By the way, if the main switch 21 also serving as the photographing mode selecting means is set to the continuous photographing mode (#
109), while the subsequent stage (SW2) of the shutter release switch 20 is being operated, the exposure of the film 2 (# 107) and the film 2
(# 108) is repeatedly executed. At this time, SLM1
Is not retained. That is, in the continuous shooting mode, the image written in the SLM 1 is not held, so that it does not hinder the confirmation of the subject during the continuous shooting.

When the photographer finishes shooting and releases the activation of the camera by the main switch 21 (# 101), the CPU 80 detects the state through the signal input circuit 84 and sends a signal to the fluorescent lamp lighting circuit 82. Turn off the fluorescent lamp 5
(# 112), a signal is sent to the SLM drive circuit 81 to stop driving the SLM1 (# 113).

In this embodiment, the image is held in the SLM 1 after the shutter release switch 20 (SW 2).
Although the example in which the operation is performed during the preceding stage (SW1) operation after the operation has been described, a configuration in which the predetermined period is maintained after the subsequent stage (SW2) operation may be employed.

[0040]

According to the first aspect of the present invention, it is possible to immediately confirm the image photographed and recorded on the photographing recording medium by the light-writing type spatial light modulator, and the image state of the photographed subject is obtained. Can be easily confirmed on the spot, and if it is determined that a defect has occurred in the captured image, it can be easily retaken on the spot.

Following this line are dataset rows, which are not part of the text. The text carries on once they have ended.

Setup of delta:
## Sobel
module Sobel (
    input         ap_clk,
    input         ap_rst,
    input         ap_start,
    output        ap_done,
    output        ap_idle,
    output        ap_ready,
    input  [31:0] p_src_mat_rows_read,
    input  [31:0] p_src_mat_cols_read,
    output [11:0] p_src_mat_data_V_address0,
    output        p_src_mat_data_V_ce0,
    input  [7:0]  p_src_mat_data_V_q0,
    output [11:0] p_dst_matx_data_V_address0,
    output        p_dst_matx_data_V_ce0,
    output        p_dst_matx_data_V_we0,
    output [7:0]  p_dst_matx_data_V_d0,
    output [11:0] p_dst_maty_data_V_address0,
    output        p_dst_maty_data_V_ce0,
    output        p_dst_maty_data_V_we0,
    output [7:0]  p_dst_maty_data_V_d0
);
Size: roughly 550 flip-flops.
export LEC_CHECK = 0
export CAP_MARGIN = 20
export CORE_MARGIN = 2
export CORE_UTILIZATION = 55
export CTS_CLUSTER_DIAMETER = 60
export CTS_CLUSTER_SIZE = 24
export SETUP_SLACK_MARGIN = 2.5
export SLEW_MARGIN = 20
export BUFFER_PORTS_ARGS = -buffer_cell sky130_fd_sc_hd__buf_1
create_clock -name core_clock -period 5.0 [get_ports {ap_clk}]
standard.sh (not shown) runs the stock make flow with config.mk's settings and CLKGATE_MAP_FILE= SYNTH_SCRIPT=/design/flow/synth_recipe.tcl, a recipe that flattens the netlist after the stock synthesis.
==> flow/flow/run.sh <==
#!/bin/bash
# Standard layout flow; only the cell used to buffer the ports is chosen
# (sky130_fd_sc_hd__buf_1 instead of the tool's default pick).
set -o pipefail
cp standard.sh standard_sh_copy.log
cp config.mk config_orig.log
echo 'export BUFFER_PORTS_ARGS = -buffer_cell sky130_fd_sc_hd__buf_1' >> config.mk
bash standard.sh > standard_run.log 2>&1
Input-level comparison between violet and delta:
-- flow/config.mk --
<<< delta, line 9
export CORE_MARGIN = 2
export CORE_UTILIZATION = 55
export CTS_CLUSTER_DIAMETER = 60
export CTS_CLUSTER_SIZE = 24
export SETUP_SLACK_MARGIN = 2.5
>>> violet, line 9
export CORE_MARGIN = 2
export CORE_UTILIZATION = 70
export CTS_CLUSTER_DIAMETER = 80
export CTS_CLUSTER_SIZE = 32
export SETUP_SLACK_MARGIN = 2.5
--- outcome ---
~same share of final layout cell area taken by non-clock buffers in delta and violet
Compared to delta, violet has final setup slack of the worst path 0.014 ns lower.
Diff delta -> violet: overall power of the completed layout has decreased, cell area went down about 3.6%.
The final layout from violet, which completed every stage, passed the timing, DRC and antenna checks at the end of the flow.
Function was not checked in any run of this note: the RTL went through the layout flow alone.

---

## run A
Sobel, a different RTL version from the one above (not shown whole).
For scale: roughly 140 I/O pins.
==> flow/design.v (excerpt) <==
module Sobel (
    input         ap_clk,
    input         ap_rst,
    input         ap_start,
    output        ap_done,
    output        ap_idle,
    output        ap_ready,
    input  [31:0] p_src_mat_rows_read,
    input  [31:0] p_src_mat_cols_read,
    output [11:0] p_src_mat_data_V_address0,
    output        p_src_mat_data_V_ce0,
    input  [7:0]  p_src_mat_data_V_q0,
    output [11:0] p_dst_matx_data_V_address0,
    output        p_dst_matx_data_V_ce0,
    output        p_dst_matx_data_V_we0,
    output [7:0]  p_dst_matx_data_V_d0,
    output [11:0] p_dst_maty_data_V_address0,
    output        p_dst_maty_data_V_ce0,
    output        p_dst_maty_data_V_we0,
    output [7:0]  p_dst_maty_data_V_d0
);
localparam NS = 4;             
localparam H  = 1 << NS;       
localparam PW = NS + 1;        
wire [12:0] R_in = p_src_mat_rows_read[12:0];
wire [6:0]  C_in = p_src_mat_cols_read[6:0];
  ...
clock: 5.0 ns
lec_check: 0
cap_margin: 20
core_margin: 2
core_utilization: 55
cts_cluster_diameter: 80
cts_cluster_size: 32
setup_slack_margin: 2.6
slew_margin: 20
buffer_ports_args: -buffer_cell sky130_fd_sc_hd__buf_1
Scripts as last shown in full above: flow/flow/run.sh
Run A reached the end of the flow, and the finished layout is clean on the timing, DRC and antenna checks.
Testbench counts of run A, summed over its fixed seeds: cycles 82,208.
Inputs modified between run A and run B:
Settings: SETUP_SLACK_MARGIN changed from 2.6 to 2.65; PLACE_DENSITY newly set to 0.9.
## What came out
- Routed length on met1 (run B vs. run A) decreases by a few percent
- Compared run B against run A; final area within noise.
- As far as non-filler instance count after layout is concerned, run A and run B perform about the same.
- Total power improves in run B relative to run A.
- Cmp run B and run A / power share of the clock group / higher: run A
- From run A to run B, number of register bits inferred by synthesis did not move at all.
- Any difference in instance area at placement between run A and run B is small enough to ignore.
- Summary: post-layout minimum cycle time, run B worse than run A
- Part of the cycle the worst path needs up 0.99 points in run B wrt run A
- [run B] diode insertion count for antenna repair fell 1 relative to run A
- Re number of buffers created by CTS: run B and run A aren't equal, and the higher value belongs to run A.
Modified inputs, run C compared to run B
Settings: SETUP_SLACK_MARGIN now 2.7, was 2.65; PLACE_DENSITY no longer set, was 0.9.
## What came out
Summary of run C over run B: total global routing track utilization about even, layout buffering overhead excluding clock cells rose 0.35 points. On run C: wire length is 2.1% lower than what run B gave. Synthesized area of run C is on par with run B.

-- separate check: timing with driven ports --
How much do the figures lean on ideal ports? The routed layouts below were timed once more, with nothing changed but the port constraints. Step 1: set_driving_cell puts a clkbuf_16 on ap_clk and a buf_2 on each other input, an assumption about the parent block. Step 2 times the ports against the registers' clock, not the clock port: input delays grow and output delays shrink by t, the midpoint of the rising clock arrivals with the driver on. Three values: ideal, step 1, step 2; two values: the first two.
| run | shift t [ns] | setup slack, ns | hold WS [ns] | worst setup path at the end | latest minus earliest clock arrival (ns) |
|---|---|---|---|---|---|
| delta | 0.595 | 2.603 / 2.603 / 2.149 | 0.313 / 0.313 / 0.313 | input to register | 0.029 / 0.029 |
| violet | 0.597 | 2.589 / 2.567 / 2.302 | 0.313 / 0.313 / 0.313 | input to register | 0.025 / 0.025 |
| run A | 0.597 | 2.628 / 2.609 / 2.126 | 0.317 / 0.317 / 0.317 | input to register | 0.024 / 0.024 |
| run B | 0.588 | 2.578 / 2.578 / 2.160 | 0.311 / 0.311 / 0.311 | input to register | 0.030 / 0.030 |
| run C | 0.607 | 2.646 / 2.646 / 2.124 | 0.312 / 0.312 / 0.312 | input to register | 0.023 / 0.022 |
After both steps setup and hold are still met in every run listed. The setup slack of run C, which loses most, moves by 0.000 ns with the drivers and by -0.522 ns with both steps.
Context: an optimization exercise on an open-source flow, tuned for small area and a short achievable clock period. The choices shown serve that exercise and are no tape-out recipe. The RTL was checked by simulation tests, not by an equivalence proof against the original design.

## DCT
module DCT(clk,rst_n,ena,done,
  data_in0,data_in1,data_in2,data_in3,data_in4,data_in5,data_in6,data_in7,
  data_out0,data_out1,data_out2,data_out3,data_out4,data_out5,data_out6,data_out7);
Size in the first run: about 2100 cells after synthesis, about 440 flip-flops, about 230 I/O pins, about 0.027 mm2 of cells after synthesis.
==> flow/config.mk <==
export PLATFORM = sky130hd
export DESIGN_NAME = DCT
export DESIGN_NICKNAME = DCT
export VERILOG_FILES = /design/flow/design.v
export SDC_FILE = /design/flow/constraint.sdc
export NUM_CORES = 4
export LEC_CHECK = 0
export CAP_MARGIN = 20
export CORE_MARGIN = 2
export CORE_UTILIZATION = 40
export SETUP_SLACK_MARGIN = 1.75
export SLEW_MARGIN = 20
export SYNTH_HIERARCHICAL = 1
export SYNTH_MINIMUM_KEEP_SIZE = 0
==> flow/constraint.sdc <==
create_clock -name core_clock -period 4.5 [get_ports {clk}]
set_input_delay 0.9000 -clock core_clock [delete_from_list [all_inputs] [get_ports {clk}]]
set_output_delay 0.9000 -clock core_clock [all_outputs]
set_load 0.01 [all_outputs]
standard.sh (not shown) runs the stock make flow with config.mk's settings and CLKGATE_MAP_FILE= SYNTH_SCRIPT=/design/flow/synth_recipe.tcl, a recipe that flattens the netlist after the stock synthesis.
==> flow/flow/run.sh <==
#!/bin/bash
# The standard layout, with plain buf_1 cells as the input/output port buffers
# (the standard flow picks a larger delay-buffer cell for them).
set -euo pipefail
export BUFFER_PORTS_ARGS="-buffer_cell sky130_fd_sc_hd__buf_1"
bash standard.sh > standard.log 2>&1
The starting point produced a clean layout.
Change:
SETUP_SLACK_MARGIN = 1.5   (was 1.75)
=>
- final area fell by a few percent
- die area is unchanged
- worst setup slack is worse by 0.16 ns
- wire length climbs slightly
- synthesized cell count stays the same
- area after synthesis stays the same

---

Starting RTL as in the previous note.
==> flow/config.mk <==
export PLATFORM = sky130hd
export DESIGN_NAME = DCT
export DESIGN_NICKNAME = DCT
export VERILOG_FILES = /design/flow/design.v
export SDC_FILE = /design/flow/constraint.sdc
export NUM_CORES = 4
export LEC_CHECK = 0
export CAP_MARGIN = 20
export CORE_MARGIN = 2
export CORE_UTILIZATION = 40
export SETUP_SLACK_MARGIN = 1.25
export SLEW_MARGIN = 20
export SYNTH_HIERARCHICAL = 1
export SYNTH_MINIMUM_KEEP_SIZE = 0
==> flow/constraint.sdc <==
create_clock -name core_clock -period 4.5 [get_ports {clk}]
set_input_delay 0.9000 -clock core_clock [delete_from_list [all_inputs] [get_ports {clk}]]
set_output_delay 0.9000 -clock core_clock [all_outputs]
set_load 0.01 [all_outputs]
Scripts as last shown in full above: flow/flow/run.sh
Rerun with:
--- a/flow/config.mk
+++ b/flow/config.mk
@@ -8,6 +8,7 @@
 export CAP_MARGIN = 20
 export CORE_MARGIN = 2
-export CORE_UTILIZATION = 40
-export SETUP_SLACK_MARGIN = 1.25
+export CORE_UTILIZATION = 60
+export PLACE_DENSITY = 0.75
+export SETUP_SLACK_MARGIN = 1.5
 export SLEW_MARGIN = 20
 export SYNTH_HIERARCHICAL = 1
Via count goes up by 1.1%.
Core utilization increases by 21 points.
Count of clock-buffer cells in the layout is unchanged.
Setup slack improved by 0.19 ns.
Non-clock buffer count increases by 1.
Wire length fell by 6.9%.
Worst hold slack gains 0.045 ns.
Cell count fell by 8.8%.
Rerun with:
--- a/flow/config.mk
+++ b/flow/config.mk
@@ -8,7 +8,8 @@
 export CAP_MARGIN = 20
 export CORE_MARGIN = 2
-export CORE_UTILIZATION = 60
-export PLACE_DENSITY = 0.75
-export SETUP_SLACK_MARGIN = 1.5
+export CORE_UTILIZATION = 40
+export CTS_CLUSTER_DIAMETER = 70
+export CTS_CLUSTER_SIZE = 30
+export SETUP_SLACK_MARGIN = 1.75
 export SLEW_MARGIN = 20
 export SYNTH_HIERARCHICAL = 1
=>
- utilization went down by 21 points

According to the second aspect of the present invention, the photographer can observe a normal subject image during viewfinder observation.

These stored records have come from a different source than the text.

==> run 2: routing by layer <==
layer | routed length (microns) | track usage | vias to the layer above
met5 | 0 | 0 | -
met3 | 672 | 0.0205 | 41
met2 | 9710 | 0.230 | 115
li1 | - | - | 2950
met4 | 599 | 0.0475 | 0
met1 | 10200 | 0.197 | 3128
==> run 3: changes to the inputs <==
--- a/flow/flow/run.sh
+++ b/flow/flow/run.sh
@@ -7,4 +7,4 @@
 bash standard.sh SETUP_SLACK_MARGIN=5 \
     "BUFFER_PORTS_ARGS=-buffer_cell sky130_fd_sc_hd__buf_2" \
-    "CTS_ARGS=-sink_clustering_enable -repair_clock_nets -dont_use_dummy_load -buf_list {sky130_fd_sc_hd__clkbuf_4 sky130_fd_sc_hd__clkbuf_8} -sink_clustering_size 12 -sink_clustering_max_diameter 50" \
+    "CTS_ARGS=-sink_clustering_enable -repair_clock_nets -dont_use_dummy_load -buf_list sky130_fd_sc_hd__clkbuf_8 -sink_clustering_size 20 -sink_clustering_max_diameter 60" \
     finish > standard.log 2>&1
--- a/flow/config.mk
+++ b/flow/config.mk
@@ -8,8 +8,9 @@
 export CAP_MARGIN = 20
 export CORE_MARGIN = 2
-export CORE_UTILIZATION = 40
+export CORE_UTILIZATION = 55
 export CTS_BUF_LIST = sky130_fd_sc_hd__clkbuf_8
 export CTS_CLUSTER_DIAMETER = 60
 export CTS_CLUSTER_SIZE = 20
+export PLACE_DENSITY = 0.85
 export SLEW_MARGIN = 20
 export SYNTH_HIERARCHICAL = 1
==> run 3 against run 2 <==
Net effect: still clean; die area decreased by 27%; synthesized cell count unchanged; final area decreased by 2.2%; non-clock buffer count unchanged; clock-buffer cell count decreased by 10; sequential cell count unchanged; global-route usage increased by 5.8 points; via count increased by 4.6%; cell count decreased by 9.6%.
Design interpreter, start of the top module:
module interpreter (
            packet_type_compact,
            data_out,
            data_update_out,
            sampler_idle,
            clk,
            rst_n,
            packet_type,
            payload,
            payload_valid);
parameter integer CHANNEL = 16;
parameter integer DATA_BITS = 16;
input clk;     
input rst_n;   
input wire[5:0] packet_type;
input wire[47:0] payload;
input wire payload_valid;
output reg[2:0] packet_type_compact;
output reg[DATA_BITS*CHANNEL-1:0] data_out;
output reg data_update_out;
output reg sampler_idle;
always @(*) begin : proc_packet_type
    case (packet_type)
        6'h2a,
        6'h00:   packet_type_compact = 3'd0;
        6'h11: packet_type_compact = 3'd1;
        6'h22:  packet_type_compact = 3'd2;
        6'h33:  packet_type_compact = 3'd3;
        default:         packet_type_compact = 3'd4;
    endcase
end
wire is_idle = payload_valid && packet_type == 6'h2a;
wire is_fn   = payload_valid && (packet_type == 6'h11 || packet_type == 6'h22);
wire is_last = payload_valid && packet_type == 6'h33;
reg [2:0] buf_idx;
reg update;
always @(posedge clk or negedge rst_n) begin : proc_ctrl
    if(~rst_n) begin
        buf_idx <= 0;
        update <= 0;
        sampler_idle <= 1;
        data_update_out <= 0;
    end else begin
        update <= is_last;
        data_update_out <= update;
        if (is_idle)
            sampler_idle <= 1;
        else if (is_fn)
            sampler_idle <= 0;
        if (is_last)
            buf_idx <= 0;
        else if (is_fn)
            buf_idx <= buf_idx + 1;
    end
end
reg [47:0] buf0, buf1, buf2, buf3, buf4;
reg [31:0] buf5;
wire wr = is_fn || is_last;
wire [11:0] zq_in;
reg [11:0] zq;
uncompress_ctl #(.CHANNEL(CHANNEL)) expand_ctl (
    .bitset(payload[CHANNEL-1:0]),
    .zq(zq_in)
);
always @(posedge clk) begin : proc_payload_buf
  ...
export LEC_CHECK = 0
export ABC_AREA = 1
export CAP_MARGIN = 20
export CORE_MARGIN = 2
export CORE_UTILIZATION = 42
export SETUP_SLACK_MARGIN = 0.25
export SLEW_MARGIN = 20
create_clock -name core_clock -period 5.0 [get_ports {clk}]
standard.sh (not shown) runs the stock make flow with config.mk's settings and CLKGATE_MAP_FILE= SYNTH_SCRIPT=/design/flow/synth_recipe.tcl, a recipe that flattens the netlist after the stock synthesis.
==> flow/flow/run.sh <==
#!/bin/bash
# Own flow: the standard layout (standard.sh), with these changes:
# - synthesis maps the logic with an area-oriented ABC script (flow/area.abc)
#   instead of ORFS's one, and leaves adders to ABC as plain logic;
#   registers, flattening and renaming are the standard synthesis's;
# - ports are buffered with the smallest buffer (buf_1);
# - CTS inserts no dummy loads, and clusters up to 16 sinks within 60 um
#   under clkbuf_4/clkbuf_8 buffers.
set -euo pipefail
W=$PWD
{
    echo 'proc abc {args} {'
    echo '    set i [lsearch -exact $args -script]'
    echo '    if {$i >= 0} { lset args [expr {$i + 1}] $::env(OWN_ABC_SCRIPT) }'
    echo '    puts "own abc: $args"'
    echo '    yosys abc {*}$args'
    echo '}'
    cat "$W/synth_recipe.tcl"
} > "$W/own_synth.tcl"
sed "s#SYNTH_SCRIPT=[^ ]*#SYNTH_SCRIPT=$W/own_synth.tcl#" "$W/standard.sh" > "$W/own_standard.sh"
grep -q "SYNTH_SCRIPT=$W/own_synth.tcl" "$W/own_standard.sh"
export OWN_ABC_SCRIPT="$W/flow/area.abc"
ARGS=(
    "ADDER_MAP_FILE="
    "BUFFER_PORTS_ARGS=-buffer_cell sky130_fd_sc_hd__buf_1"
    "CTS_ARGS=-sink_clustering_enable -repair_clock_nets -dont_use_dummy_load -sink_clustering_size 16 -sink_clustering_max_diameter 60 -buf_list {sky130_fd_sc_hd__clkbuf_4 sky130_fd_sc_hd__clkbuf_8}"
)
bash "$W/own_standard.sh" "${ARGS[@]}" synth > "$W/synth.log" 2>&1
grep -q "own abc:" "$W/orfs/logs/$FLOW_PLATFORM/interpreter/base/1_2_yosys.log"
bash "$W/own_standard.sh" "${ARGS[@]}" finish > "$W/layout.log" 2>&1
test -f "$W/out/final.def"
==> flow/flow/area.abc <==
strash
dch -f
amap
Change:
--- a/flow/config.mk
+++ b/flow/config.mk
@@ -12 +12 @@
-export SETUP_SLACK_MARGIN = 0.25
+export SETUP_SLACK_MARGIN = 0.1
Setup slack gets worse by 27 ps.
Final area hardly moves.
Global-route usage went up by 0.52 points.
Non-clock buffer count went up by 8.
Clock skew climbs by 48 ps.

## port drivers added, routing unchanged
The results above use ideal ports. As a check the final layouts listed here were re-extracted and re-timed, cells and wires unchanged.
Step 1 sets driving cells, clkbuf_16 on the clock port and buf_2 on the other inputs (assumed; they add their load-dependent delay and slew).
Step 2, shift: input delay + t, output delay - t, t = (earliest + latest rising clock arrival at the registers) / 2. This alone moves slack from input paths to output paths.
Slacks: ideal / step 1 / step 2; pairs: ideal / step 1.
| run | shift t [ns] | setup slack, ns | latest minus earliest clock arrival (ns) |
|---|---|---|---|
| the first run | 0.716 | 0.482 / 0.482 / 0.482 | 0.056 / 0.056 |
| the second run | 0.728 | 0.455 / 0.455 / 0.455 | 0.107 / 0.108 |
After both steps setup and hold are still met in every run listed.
From an optimization exercise on the open Yosys and OpenROAD flow, aimed at small area; shortcuts taken in it are not production practice.
Only simulation tests tie the RTL to the original design; equivalence was not proved.
No activity file was given, so power comes from the tool's default toggle rates.

==> flow/design.v <==
`timescale 1ns / 100ps
module HBRIDGE #(
    parameter BASE_ADDR = 16'h0000
)
(
input PCLK,
input PRESERN,
input PSEL,
input PENABLE,
output PREADY,
output PSLVERR,
input PWRITE,
input [31:0] PADDR,
input [31:0] PWDATA,
output [31:0] PRDATA,
output [1:0] HBRIDGE_CMD,
output HBRIDGE_EN
);
localparam HBRIDGE_CMD_REG_ADDR = BASE_ADDR;
localparam HBRIDGE_EN_REG_ADDR = BASE_ADDR + 16'h0004;
assign PSLVERR = 0;
assign PREADY = 1;
wire WRITE_EN = (PENABLE & PWRITE & PSEL);
wire HBRIDGE_CMD_REG_SEL = (WRITE_EN & (PADDR[15:0] == HBRIDGE_CMD_REG_ADDR));
wire HBRIDGE_EN_REG_SEL = (WRITE_EN & (PADDR[15:0] == HBRIDGE_EN_REG_ADDR));
reg[1:0] HBRIDGE_CMD_REG;
reg HBRIDGE_EN_REG;
assign HBRIDGE_EN = HBRIDGE_EN_REG;
assign HBRIDGE_CMD = HBRIDGE_CMD_REG;
assign PRDATA = 0;
always @(posedge PCLK) begin
    if (!PRESERN) begin
        HBRIDGE_CMD_REG <= 2'b0;
        HBRIDGE_EN_REG <= 1'b0;
    end
    else if (HBRIDGE_CMD_REG_SEL) begin
        HBRIDGE_CMD_REG <= PWDATA[1:0];
    end
    else if(HBRIDGE_EN_REG_SEL) begin
        HBRIDGE_EN_REG <= PWDATA[0];
    end
end
endmodule
`timescale 1ns / 100ps
module PWM #(
    parameter BASE_ADDR = 16'h0000,
    parameter DEFAULT_PERIOD_CC = 32'd5000,
    parameter DEFAULT_PULSE_WIDTH_CC = 32'd2500
)
(
    input PCLK,
    input PRESERN,
    input PSEL,
    input PENABLE,
    output PREADY,
    output PSLVERR,
    input PWRITE,
    input [31:0] PADDR,
    input [31:0] PWDATA,
    output [31:0] PRDATA,
    input PWM_EN,
    output PWM_OUT
);
localparam PERIOD_CC_REG_ADDR = BASE_ADDR;
localparam PULSE_WIDTH_CC_REG_ADDR = BASE_ADDR + 4;
assign PSLVERR = 0;
assign PREADY = 1;
wire WRITE_EN = (PENABLE & PWRITE & PSEL);
wire PERIOD_CC_REG_SEL = (PADDR[15:0] == PERIOD_CC_REG_ADDR);
wire PULSE_WIDTH_CC_REG_SEL = (PADDR[15:0] == PULSE_WIDTH_CC_REG_ADDR);
reg [31:0] PERIOD_CC_REG;
reg [31:0] PULSE_WIDTH_CC_REG;
reg [31:0] PRDATA_REG;
reg [31:0] CC_COUNT_REG;
assign PWM_OUT = (PWM_EN & (CC_COUNT_REG < PULSE_WIDTH_CC_REG));
assign PRDATA = PRDATA_REG;
always @(posedge PCLK) begin
    if (!PRESERN) begin
        CC_COUNT_REG <= 0;
    end
    else if (CC_COUNT_REG == PERIOD_CC_REG) begin
        CC_COUNT_REG <= 0;
    end
    else begin
        CC_COUNT_REG <= CC_COUNT_REG + 1;
    end
end
always @(posedge PCLK) begin
    if (!PRESERN) begin
        PERIOD_CC_REG <= DEFAULT_PERIOD_CC;
        PULSE_WIDTH_CC_REG <= DEFAULT_PULSE_WIDTH_CC;
        PRDATA_REG <= 0;
    end
    else if(PULSE_WIDTH_CC_REG_SEL) begin
        PRDATA_REG <= PULSE_WIDTH_CC_REG;
        if(WRITE_EN) begin
            PULSE_WIDTH_CC_REG <= PWDATA;
        end
    end
    else if(PERIOD_CC_REG_SEL) begin
        PRDATA_REG <= PERIOD_CC_REG;
        if(WRITE_EN) begin
            PERIOD_CC_REG <= PWDATA;
        end
    end
    else begin
        PRDATA_REG <= 0;
    end
end
endmodule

According to the third aspect of the present invention, a photographed image can be displayed on the viewfinder for a time desired by the photographer.

According to the fourth aspect of the present invention, it is possible to sequentially confirm the subject image even during continuous shooting.

[Brief description of the drawings]

FIG. 1 is a schematic sectional view of a camera according to a first embodiment of the present invention.

FIG. 2 is a diagram showing a configuration of a spatial light modulator of FIG. 1;

FIG. 3 is an external perspective view of the camera shown in FIG. 1;

FIG. 4 is an electric circuit block diagram of the camera of FIG. 1;

FIG. 5 is a flowchart showing the operation of the camera of FIG. 1;

[Explanation of symbols]

 DESCRIPTION OF SYMBOLS 1 ... SLM 2 ... Film 3 ... Projection lens 4 ... Half mirror 5 ... Fluorescent lamp 6 ... Reflection shade 7 ... Penta roof prism 8 ... Ocular lens 9 ... Shutter 10, 18 ... Transparent substrate 11, 17 ... Color filter 12, 16 ... Transparent electrode 13 α-Si layer 14 dielectric reflection layer 15 ferroelectric liquid crystal layer 19 polarizing plate 20 shutter release switch 21 main switch

Claims (4)

[Claims] An optical path splitting means for splitting a light beam transmitted through an imaging optical system; an imaging recording medium arranged on a first predetermined image forming plane of an optical path split by the optical path splitting means; And a light-writing type spatial light modulation element which is arranged on a second predetermined imaging plane divided by the optical system and which can be observed by a finder optical system. 2. The camera according to claim 1, wherein writing and erasing of an image of the optical writing type spatial light modulator are repeated during a start of a shooting preparation operation of the camera. 3. An optical writing type spatial light source comprising: a plurality of operation strokes for instructing the photographing recording medium to perform photographing; and during a preceding stage operation operation after a subsequent stroke operation of the photographing instruction unit. 3. An image stored in the modulation element is held.
The camera according to. 4. A start-up unit for starting a photographing preparation operation of the camera, wherein the start-up unit also serves as a photographing mode selecting unit for selecting a photographing mode of a single photographing and a continuous photographing. When the mode is selected,
The camera according to claim 1, 2 or 3, wherein the image of the optical writing type spatial light modulator is not held.